Un paysage sans risque
Les paysages réensauvages de l'IA étaient tous très similaires, tous sauf un présentant des collines lointaines, passant poliment à un premier plan de vallée composé d'une prairie ouverte ou d'une bruyère avec un ruisseau ou un étang. Une lumière dorée joue à travers les scènes, illuminant les fleurs du premier plan. Des poneys et des cerfs sont régulièrement présents, ainsi que des vaches Highland occasionnelles. Sans surprise, il n’y avait pas d’humains, ni aucune présence humaine visible dans les bâtiments ou autres artefacts.
Il n'y avait pas non plus de désordre, pas de pourriture, pas de mort, pas d'animaux susceptibles de provoquer une forte inspiration. Pas de loups, de lynx, d’ours ou de bisons, ces créatures qui hantent régulièrement les véritables débats sur le réensauvagement.

Les images étaient douloureusement ennuyeuses, polies, comme le soulignent les auteurs, « bucoliques ordonnées et harmonieuses ».
Seuls les experts obtiennent la version compliquée
L’IA peut vraiment générer des images de réensauvagement écologiquement précises. Celui-ci réalisé avec Gemini, par exemple, capture le désordre et le chaos d'un paysage britannique véritablement réensauvage :

Toutefois, il ne le fait que lorsqu’on lui donne des instructions très précises sur les espèces, les paysages, les types d’habitats, etc. En d’autres termes, il faut savoir à quoi devrait ressembler un paysage réensauvagement pour en obtenir une image convaincante.
Pour la plupart des utilisateurs, le résultat est tout autre chose : une vision de la nature au plus petit dénominateur commun.
L’IA copie notre vision aseptisée du futur
Les paysages d’IA aseptisés produits dans la récente étude ne sont pas surprenants. Les chercheurs d'Aberdeen notent que les modèles s'inspirent des sources disponibles, notamment des médias sociaux et des sites Web d'initiatives environnementales et d'ONG promouvant le réensauvagement, telles que Cairngorm Connect et Knepp Estate Rewilding. Leurs visuels utilisaient souvent des perspectives aériennes, depuis des points de vue inaccessibles à l’aide de drones. Les animaux avaient tendance à être à la fois emblématiques mais aussi adorables, comme les castors ou les chats sauvages.
Les gens et nos structures telles que les maisons ou les bâtiments agricoles manquaient largement. Les reptiles, les amphibiens et les invertébrés étaient également absents.

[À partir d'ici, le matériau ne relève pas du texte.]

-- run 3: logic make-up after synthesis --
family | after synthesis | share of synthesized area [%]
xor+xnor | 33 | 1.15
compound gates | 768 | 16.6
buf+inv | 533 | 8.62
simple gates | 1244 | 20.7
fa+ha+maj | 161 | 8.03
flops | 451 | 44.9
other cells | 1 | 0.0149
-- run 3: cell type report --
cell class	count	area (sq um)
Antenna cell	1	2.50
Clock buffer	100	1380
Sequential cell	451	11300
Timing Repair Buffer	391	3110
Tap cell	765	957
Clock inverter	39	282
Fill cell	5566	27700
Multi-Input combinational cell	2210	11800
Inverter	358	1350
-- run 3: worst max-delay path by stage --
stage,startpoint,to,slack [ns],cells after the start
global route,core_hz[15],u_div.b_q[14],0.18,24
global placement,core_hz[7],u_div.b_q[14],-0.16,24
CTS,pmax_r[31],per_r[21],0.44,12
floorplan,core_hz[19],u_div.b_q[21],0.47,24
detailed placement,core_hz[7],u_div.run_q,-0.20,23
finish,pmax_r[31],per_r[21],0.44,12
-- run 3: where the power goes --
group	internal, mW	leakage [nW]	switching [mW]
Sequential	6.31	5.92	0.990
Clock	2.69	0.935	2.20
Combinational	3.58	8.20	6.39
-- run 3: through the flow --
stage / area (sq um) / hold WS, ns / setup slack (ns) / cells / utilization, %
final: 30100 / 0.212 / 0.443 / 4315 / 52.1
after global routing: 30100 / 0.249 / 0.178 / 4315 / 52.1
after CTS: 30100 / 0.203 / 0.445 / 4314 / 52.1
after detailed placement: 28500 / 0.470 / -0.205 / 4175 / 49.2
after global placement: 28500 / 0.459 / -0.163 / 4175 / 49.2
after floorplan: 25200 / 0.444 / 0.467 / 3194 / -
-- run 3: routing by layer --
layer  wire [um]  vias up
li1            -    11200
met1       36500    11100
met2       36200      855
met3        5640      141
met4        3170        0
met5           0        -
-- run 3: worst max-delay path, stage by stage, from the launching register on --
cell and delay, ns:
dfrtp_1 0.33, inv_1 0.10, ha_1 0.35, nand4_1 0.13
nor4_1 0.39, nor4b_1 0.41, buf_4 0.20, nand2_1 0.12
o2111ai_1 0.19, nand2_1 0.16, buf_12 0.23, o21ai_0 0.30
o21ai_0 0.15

Une préoccupation particulière des auteurs est que l'imagerie utilisée par les ONG exclut les processus, les espèces et les personnes qui pourraient remettre en question une vision étroite et conventionnelle de la nature embellie. Il n’est pas étonnant que l’IA évoque des paysages aseptisés, même si le véritable réensauvagement crée régulièrement des paysages qui constituent un défi esthétique, en particulier des terrains désordonnés et broussailleux.
Nous avons toujours discuté de ce à quoi devrait ressembler la nature
L’imagerie visuelle a depuis longtemps une puissante influence sur notre vision de la nature. Les paysages sauvages du Royaume-Uni étaient considérés avec dédain par les classes les plus distinguées. L'écrivain Daniel Defoe, dans son récit de voyage de 1726 en tournée à travers la Grande-Bretagne, a caractérisé la région des Lacs comme « entièrement aride et sauvage, sans utilité ni avantage pour l'homme ou la bête… Des collines infranchissables…. Toute la partie agréable de l'Angleterre est terminée ». Il n'était pas fan.
Le mouvement romantique renverse ce parti pris et vénère la beauté sublime ou parfois terrible du paysage. Par exemple, le célèbre tableau de Caspar David Friedrich de 1818, Vagabond au-dessus d'une mer de brouillard, avec un aventurier solitaire contemplant la vue lointaine des sommets et des nuages depuis un rocher.
Il y a une touche de sublime dans les paysages de l'IA, certainement le point de vue d'en haut. Cependant, le défi des projets de réensauvagement est que les paysages qui en résultent peuvent être nettement laids et désordonnés, certainement ni d'une beauté mélancolique ni d'un sublime dramatique.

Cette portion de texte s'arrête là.